#### [Instructions for the task]
Starting at the line that contains "cts_buffers 49 \" and ending at the line that contains "max_stage_delay_ps 750 \", the lines below are to be given again exactly, with nothing added.

(Records supplied)

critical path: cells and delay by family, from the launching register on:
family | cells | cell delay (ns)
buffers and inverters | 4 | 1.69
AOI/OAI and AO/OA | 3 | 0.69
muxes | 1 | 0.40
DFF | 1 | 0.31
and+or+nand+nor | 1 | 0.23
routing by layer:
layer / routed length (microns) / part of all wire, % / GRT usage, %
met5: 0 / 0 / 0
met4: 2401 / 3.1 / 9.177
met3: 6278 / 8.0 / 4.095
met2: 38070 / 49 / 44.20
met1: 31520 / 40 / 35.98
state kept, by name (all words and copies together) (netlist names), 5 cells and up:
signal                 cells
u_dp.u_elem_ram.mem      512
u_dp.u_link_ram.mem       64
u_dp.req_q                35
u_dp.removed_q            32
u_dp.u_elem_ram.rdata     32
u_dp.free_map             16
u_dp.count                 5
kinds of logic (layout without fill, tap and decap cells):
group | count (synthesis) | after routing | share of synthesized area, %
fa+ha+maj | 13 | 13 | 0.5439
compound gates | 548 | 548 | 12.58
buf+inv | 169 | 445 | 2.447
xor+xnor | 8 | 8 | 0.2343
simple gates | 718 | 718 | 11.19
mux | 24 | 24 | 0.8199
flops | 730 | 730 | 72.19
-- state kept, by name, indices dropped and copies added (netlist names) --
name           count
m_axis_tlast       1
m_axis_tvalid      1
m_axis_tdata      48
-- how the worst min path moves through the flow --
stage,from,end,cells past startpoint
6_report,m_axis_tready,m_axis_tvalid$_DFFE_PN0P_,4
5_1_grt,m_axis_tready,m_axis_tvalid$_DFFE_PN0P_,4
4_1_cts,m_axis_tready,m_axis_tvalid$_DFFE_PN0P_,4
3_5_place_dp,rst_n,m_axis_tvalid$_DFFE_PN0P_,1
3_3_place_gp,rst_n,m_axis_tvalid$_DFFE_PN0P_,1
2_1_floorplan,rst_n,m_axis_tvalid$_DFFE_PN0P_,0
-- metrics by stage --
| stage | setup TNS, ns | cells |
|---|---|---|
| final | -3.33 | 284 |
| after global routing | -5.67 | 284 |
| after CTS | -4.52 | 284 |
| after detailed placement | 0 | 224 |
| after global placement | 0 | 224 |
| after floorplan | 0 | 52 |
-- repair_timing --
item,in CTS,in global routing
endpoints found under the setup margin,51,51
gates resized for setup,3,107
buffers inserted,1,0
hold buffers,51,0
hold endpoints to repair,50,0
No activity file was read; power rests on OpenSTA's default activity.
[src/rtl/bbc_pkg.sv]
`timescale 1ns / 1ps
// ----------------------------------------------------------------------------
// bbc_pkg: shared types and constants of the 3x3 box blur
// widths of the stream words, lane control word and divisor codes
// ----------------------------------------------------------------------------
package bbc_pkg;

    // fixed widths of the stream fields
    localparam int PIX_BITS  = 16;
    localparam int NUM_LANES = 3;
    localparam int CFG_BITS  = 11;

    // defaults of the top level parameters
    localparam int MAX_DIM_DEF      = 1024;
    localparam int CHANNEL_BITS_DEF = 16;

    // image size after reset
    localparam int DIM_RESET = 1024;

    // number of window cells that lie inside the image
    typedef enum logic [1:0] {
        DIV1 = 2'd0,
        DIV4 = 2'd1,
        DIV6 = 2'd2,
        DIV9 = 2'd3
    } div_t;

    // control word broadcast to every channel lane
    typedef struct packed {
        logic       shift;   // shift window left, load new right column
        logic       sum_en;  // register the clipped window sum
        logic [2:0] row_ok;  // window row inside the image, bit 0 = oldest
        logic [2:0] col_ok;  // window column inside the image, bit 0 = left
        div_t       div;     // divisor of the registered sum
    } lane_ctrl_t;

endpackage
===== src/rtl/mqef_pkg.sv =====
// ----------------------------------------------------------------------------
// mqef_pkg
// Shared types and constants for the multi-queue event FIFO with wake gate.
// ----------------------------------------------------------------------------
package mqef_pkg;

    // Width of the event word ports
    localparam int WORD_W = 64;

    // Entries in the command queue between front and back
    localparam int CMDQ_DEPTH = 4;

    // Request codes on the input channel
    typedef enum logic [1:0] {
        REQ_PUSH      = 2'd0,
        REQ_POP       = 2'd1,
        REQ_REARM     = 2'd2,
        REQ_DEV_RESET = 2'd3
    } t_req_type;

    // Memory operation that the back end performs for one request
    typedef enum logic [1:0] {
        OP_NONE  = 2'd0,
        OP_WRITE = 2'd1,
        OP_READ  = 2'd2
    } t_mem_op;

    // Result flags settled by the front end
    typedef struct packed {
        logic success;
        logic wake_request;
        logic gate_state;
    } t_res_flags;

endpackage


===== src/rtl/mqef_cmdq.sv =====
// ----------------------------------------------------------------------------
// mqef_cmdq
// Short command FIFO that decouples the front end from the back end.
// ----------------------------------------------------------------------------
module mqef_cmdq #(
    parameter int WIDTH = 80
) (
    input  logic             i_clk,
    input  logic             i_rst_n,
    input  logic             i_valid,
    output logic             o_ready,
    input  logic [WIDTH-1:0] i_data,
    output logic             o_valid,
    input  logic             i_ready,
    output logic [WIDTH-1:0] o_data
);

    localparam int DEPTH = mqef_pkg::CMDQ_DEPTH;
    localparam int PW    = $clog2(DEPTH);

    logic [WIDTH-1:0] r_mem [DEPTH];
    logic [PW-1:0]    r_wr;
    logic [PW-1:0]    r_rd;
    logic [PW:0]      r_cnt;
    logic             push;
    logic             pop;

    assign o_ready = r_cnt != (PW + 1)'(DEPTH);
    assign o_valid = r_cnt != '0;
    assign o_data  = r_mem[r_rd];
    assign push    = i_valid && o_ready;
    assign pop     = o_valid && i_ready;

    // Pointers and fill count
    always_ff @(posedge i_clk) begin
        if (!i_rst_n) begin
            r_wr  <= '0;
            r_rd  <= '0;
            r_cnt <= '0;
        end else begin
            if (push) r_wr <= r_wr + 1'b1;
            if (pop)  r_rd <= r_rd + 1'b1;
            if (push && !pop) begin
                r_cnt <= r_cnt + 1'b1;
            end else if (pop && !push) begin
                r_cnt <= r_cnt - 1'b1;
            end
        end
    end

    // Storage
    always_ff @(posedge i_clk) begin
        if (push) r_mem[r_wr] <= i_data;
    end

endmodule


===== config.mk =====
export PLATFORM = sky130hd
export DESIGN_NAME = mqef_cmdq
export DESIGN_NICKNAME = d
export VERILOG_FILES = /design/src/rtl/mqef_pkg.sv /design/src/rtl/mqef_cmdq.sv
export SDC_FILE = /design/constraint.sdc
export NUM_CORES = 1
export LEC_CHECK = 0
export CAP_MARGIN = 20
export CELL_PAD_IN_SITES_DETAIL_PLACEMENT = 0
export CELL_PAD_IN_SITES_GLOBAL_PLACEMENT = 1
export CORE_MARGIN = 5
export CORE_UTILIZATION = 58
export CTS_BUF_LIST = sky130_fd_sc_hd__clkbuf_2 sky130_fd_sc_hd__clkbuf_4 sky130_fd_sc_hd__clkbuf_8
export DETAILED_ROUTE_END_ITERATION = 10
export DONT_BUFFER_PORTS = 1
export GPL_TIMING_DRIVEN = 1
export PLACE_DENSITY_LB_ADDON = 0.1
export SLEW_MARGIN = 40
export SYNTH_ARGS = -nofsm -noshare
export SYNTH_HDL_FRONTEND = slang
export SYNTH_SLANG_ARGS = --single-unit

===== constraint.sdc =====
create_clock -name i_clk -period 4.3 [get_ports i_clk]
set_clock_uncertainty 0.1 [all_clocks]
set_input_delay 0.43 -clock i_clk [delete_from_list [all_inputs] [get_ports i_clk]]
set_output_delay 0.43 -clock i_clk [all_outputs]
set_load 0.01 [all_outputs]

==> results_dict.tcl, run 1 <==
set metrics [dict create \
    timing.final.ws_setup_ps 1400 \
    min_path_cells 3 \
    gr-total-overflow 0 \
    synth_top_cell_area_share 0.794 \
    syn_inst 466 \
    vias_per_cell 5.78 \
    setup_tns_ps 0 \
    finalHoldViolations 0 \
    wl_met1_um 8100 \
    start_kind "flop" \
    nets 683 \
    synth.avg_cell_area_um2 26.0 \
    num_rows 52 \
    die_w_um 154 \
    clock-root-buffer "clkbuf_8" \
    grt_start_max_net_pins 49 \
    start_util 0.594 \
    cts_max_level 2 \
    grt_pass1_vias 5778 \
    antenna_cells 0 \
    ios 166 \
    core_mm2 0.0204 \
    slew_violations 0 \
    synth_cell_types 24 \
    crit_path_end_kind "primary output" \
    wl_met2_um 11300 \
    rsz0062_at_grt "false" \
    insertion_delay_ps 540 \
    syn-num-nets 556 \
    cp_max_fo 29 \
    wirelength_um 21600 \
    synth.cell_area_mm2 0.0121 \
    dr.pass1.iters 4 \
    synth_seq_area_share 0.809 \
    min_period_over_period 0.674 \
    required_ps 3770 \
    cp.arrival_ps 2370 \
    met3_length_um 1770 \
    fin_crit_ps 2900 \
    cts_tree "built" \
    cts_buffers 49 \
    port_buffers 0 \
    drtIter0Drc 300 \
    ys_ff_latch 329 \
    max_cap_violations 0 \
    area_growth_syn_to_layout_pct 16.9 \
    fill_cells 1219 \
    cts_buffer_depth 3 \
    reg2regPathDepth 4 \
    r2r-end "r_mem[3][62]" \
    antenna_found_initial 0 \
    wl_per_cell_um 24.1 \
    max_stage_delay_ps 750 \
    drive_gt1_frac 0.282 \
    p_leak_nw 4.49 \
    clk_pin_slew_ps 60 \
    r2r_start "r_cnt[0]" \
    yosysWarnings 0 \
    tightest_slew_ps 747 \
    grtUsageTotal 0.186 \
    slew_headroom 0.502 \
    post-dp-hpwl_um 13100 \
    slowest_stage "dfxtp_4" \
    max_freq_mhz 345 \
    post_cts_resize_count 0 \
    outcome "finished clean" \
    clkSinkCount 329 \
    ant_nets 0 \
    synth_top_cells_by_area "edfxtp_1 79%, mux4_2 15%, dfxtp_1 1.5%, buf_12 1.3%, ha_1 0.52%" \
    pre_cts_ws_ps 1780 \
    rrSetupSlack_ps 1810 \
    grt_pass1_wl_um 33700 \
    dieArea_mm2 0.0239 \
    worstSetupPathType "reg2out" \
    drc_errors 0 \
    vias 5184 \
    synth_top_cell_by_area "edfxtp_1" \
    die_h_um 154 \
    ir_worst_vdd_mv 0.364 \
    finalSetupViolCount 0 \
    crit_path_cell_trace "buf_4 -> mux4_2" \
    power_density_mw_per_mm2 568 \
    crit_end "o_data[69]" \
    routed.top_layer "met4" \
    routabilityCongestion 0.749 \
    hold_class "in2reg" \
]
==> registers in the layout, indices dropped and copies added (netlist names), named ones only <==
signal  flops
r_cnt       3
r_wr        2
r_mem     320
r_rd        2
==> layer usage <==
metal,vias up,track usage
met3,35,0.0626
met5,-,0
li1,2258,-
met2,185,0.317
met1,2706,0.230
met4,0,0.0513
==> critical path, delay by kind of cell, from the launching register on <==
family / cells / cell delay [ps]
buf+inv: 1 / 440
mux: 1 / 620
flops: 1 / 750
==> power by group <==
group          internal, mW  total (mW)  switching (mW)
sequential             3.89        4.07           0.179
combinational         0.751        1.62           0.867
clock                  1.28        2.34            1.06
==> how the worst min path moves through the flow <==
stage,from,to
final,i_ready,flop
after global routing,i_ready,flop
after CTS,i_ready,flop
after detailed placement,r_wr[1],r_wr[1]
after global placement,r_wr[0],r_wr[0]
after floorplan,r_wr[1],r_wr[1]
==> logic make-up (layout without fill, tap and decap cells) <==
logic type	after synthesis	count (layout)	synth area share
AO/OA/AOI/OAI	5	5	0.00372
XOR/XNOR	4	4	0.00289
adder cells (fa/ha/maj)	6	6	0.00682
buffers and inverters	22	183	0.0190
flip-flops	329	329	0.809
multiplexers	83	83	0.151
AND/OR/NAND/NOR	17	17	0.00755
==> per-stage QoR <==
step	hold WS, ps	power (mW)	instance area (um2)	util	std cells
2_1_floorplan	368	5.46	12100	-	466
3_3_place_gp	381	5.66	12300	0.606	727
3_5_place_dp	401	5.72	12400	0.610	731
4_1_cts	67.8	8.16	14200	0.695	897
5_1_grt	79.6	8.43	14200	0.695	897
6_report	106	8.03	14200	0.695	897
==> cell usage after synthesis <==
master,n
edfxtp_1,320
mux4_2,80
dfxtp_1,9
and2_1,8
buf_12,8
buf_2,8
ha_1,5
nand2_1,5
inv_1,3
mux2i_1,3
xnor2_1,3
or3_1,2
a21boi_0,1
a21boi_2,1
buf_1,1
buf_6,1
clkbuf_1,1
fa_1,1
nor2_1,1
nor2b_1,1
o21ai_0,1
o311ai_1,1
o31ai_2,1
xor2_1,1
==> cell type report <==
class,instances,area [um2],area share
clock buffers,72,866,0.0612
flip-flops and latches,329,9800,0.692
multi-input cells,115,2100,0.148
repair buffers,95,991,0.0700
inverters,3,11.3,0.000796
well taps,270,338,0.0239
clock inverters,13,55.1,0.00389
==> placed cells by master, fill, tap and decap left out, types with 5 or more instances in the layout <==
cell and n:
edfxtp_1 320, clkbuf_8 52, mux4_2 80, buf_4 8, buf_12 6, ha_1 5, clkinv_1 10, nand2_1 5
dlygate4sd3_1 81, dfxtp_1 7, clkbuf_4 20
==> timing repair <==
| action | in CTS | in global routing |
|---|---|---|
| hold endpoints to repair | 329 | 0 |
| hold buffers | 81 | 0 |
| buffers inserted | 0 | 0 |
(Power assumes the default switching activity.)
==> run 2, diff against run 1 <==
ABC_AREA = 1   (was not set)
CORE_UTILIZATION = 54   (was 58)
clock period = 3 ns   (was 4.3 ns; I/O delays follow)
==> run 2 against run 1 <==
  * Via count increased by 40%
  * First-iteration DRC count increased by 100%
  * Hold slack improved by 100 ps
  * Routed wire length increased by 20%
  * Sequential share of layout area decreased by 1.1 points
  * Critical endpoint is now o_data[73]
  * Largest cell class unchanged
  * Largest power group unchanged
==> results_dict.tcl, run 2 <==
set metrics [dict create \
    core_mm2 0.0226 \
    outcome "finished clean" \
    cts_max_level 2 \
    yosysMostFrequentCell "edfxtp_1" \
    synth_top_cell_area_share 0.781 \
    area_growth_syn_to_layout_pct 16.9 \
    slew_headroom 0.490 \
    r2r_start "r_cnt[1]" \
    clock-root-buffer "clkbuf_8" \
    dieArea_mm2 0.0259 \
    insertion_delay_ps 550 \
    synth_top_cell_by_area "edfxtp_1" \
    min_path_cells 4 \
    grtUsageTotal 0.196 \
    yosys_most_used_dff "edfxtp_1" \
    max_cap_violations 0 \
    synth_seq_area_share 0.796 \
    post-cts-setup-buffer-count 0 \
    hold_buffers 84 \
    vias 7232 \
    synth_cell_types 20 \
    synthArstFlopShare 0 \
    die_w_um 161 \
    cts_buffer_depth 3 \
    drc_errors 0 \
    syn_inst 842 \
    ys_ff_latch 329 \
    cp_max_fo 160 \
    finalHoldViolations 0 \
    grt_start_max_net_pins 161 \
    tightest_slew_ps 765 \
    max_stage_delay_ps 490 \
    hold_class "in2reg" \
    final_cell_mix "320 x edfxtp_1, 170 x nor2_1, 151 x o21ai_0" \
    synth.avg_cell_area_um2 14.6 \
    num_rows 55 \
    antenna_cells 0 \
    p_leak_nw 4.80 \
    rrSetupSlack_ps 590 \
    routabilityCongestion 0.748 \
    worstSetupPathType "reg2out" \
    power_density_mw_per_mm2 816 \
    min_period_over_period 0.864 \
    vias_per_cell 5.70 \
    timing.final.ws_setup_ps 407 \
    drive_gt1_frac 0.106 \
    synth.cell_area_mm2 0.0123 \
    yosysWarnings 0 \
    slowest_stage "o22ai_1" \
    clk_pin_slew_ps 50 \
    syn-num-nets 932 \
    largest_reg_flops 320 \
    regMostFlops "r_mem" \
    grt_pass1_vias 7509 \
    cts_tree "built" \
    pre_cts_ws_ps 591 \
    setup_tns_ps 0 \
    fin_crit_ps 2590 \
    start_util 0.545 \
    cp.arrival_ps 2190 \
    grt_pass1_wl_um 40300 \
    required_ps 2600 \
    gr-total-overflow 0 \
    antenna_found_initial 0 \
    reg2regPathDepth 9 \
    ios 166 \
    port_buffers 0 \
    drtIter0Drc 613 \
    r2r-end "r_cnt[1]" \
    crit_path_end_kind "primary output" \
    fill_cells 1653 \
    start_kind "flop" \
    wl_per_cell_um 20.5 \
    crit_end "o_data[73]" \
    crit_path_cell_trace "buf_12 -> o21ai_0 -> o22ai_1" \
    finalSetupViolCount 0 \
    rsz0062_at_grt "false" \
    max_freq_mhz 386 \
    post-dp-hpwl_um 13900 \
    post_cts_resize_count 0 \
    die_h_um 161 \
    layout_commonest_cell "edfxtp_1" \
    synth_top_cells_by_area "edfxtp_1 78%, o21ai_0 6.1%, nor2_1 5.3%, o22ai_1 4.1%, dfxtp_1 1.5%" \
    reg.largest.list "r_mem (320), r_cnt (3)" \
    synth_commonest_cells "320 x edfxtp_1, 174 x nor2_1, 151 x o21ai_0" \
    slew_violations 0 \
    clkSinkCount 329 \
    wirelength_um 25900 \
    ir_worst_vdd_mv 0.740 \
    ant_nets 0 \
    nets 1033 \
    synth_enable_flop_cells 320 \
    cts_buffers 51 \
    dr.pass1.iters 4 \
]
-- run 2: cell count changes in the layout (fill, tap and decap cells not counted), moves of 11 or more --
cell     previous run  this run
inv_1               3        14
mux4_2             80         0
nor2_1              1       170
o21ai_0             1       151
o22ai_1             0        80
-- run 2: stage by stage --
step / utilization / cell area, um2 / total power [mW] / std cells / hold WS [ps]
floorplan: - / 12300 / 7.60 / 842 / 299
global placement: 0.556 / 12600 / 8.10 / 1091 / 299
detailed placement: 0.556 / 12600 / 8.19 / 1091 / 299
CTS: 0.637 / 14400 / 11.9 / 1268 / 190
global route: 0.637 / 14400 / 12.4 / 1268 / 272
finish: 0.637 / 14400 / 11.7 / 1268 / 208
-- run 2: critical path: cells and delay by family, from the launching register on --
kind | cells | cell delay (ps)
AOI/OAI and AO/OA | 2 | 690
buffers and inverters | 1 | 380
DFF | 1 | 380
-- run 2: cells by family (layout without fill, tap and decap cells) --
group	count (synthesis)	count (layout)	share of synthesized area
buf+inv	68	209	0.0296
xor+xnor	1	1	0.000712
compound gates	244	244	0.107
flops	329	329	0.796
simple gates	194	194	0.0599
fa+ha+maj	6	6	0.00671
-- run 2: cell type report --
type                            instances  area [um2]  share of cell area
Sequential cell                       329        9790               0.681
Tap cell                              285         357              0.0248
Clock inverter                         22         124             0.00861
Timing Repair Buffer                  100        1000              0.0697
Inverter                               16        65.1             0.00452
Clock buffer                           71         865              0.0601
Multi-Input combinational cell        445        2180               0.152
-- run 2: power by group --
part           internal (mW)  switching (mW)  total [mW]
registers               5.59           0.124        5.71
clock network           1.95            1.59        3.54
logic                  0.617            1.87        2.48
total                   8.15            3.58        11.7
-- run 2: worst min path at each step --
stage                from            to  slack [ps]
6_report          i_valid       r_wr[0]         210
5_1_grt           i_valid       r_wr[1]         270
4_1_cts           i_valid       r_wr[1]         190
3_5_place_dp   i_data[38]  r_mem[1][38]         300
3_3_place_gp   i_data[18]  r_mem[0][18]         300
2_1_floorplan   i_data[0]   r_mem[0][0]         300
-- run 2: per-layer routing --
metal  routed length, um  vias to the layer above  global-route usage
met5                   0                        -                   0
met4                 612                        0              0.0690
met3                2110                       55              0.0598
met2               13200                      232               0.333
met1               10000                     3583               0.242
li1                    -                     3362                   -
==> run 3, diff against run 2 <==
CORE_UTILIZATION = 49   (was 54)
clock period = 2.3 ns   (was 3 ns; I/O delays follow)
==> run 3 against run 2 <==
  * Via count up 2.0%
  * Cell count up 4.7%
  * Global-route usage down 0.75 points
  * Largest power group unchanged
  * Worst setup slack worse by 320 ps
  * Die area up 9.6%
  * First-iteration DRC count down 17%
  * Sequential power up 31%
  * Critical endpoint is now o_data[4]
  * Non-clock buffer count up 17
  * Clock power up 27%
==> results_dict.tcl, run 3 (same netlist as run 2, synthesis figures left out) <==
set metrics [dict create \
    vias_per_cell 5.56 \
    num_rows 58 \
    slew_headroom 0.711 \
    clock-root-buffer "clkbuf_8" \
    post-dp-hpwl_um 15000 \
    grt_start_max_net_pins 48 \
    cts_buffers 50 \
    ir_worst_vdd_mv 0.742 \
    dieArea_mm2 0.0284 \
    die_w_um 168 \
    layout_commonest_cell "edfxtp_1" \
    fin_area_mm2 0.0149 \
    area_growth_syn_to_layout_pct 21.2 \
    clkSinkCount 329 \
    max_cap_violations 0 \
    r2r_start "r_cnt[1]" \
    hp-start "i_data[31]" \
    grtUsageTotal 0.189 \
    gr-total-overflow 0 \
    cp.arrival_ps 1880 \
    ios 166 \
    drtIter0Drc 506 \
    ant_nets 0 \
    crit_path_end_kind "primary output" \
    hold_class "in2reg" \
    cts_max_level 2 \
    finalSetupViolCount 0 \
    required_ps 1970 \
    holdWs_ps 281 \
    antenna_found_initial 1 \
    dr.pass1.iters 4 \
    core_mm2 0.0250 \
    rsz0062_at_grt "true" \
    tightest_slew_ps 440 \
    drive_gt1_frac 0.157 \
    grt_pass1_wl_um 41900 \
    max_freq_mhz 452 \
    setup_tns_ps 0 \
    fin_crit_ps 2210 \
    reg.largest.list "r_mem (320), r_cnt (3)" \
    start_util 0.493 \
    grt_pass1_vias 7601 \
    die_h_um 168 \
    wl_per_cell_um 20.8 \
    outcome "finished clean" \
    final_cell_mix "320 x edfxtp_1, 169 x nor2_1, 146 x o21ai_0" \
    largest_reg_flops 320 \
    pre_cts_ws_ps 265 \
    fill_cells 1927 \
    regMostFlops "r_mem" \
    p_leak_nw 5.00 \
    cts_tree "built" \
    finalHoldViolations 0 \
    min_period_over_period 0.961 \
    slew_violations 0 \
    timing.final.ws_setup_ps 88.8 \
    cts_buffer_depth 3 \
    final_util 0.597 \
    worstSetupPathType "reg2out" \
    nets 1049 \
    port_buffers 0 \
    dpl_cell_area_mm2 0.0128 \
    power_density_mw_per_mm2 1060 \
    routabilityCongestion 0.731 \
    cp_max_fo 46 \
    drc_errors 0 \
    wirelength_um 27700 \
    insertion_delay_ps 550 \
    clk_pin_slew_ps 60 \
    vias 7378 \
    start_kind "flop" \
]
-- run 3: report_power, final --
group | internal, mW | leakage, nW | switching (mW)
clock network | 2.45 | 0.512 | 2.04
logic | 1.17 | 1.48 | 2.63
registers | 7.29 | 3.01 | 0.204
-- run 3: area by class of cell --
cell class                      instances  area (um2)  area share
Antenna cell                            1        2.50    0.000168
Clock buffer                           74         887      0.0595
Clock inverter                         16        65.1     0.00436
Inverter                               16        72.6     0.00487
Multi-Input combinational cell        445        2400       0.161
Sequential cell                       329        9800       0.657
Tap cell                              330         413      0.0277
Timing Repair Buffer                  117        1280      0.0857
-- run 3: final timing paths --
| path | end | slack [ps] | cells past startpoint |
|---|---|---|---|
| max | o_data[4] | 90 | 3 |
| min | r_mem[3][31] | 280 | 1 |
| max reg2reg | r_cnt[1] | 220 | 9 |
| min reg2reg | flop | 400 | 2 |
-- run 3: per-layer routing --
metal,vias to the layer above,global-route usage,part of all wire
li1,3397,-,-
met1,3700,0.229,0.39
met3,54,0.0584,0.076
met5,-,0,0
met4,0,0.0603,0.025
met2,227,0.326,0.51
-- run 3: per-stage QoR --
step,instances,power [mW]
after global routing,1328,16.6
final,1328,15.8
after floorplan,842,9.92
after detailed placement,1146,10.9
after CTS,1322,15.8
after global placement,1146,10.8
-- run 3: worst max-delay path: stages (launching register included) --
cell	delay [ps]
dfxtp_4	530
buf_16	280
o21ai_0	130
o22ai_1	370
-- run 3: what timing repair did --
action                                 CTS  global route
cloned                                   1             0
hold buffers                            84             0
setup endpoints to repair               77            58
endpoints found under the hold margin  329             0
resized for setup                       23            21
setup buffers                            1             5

(End Records supplied)

#### [Finished exercise]
    cts_buffers 49 \
    port_buffers 0 \
    drtIter0Drc 300 \
    ys_ff_latch 329 \
    max_cap_violations 0 \
    area_growth_syn_to_layout_pct 16.9 \
    fill_cells 1219 \
    cts_buffer_depth 3 \
    reg2regPathDepth 4 \
    r2r-end "r_mem[3][62]" \
    antenna_found_initial 0 \
    wl_per_cell_um 24.1 \
    max_stage_delay_ps 750 \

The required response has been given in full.